Estos días de memoriales y elogios a Fernando Fernán-Gómez, me traen el recuerdo de sus películas en blanco y negro, esas del cine patrio de posguerra del que reniegan los que no saben ver los matices de una frase, de un gesto o de una película entera. “Botón de ancla” me hizo llorar de niño y “La venganza de don Mendo” partirme de la risa. No creo que ninguno de estos títulos desmerezcan de “Belle Epoque”. Es más, prefiero el patriotismo marinero del genial pelirrojo al Oscar de Trueba.
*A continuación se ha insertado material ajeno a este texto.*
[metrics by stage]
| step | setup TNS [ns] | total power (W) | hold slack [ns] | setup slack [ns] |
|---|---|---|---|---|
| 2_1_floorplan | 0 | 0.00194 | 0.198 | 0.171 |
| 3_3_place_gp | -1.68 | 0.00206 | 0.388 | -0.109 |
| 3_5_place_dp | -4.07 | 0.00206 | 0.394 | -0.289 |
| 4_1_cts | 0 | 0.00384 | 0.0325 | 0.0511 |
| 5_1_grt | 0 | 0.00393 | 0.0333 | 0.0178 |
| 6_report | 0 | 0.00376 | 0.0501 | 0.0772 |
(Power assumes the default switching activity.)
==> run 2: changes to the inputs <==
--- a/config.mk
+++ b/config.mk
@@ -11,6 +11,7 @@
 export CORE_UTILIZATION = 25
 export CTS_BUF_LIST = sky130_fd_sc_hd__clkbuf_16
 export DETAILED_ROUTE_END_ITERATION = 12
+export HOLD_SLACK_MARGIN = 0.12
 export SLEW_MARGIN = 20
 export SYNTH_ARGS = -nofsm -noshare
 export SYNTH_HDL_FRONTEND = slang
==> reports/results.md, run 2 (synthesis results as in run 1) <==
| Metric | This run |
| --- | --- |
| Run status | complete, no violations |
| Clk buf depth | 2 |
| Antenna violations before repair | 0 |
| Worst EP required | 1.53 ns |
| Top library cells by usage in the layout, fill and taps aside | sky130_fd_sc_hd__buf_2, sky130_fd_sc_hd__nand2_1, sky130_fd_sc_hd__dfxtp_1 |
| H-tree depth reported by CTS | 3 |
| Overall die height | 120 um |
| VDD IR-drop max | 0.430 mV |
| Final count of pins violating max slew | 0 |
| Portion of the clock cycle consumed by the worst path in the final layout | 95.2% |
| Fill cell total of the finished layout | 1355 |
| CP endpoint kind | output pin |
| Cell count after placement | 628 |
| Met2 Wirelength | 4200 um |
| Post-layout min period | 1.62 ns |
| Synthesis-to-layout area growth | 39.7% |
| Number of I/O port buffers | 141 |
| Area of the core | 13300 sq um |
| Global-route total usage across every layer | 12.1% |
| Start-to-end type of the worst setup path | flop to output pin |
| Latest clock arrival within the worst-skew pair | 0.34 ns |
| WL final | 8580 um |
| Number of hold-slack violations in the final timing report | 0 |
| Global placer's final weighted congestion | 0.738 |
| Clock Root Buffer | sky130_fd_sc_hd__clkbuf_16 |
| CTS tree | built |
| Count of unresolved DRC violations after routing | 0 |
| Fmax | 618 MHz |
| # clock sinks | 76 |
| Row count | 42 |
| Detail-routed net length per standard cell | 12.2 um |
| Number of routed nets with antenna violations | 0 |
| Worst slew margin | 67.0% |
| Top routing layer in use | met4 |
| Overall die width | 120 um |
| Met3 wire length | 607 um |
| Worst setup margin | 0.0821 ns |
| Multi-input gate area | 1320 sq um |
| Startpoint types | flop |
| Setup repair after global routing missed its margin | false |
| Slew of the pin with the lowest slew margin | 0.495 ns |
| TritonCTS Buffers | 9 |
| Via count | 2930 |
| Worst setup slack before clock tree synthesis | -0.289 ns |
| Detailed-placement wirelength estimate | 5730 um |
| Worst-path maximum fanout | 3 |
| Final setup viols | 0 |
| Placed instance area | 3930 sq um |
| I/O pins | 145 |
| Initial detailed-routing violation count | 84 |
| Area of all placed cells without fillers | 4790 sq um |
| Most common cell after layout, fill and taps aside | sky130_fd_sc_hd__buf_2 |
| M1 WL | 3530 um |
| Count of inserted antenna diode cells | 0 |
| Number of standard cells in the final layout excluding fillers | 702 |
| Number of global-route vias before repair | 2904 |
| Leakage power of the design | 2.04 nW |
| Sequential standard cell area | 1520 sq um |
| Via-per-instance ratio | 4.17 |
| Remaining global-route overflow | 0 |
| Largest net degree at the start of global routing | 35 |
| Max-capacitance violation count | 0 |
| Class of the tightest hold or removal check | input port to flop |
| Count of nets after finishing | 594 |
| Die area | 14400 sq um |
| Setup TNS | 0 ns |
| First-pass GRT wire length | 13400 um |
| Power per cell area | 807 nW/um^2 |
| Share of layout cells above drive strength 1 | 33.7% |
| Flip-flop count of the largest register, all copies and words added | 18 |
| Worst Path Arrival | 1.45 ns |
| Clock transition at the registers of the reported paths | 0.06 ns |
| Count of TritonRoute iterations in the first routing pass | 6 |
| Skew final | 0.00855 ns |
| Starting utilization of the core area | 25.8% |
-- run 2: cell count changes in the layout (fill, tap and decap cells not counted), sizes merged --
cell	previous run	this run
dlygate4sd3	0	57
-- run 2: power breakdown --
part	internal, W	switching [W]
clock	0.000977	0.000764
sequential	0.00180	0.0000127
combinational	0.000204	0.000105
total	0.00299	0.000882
Estos días leí una microbiografía del grandísimo cómico que me hizo entrever las razones de su ateismo y de esa despedida con tango y copa de cava mientras el furgón se llevaba el féretro hacia la morgue, envuelto en una bandera anarquista. Unos lo despedían en el teatro con Gardel y un aplauso y otros –sus incondicionales anónimos- con una oración en cualquier rincón del mundo. Y seguro que Fernán-Gómez agradeció los aplausos y los rezos, sanado ya de ese carácter seco y distante.En todo caso, Fernando Fernán-Gómez nació en Lima de una actriz soltera. Cuando de chico le llevaron a conocer a su padre, éste se negó a que el pequeño volviera a su lado para evitar, así, las habladurías. Valiente cobarde. Puede que la ausencia de la figura paterna le diese ese porte de triste figura. Puede que la falta de referencias paternales le obligara a no creer en Dios, que también y sobre todo es Padre.

Por suerte y por desgracia, no hay decisión importante que no tenga consecuencias. Un acto de heroísmo deja un reguero imborrable, al igual que un desempeño de bondad. Pero lo mismo sucede con el mal: no reconocer a un hijo ilegítimo es un gesto de cobardía que puede llegar a tener consecuencias tan dramáticas como las que sufrió el grandísimo actor, que no podía esconder la falta de dimensión de su espíritu, siempre anhelante de un fuerte abrazo. Por eso, aunque su muerte me entristece, me alegra que Dios haya podido, al fin, recompensarle.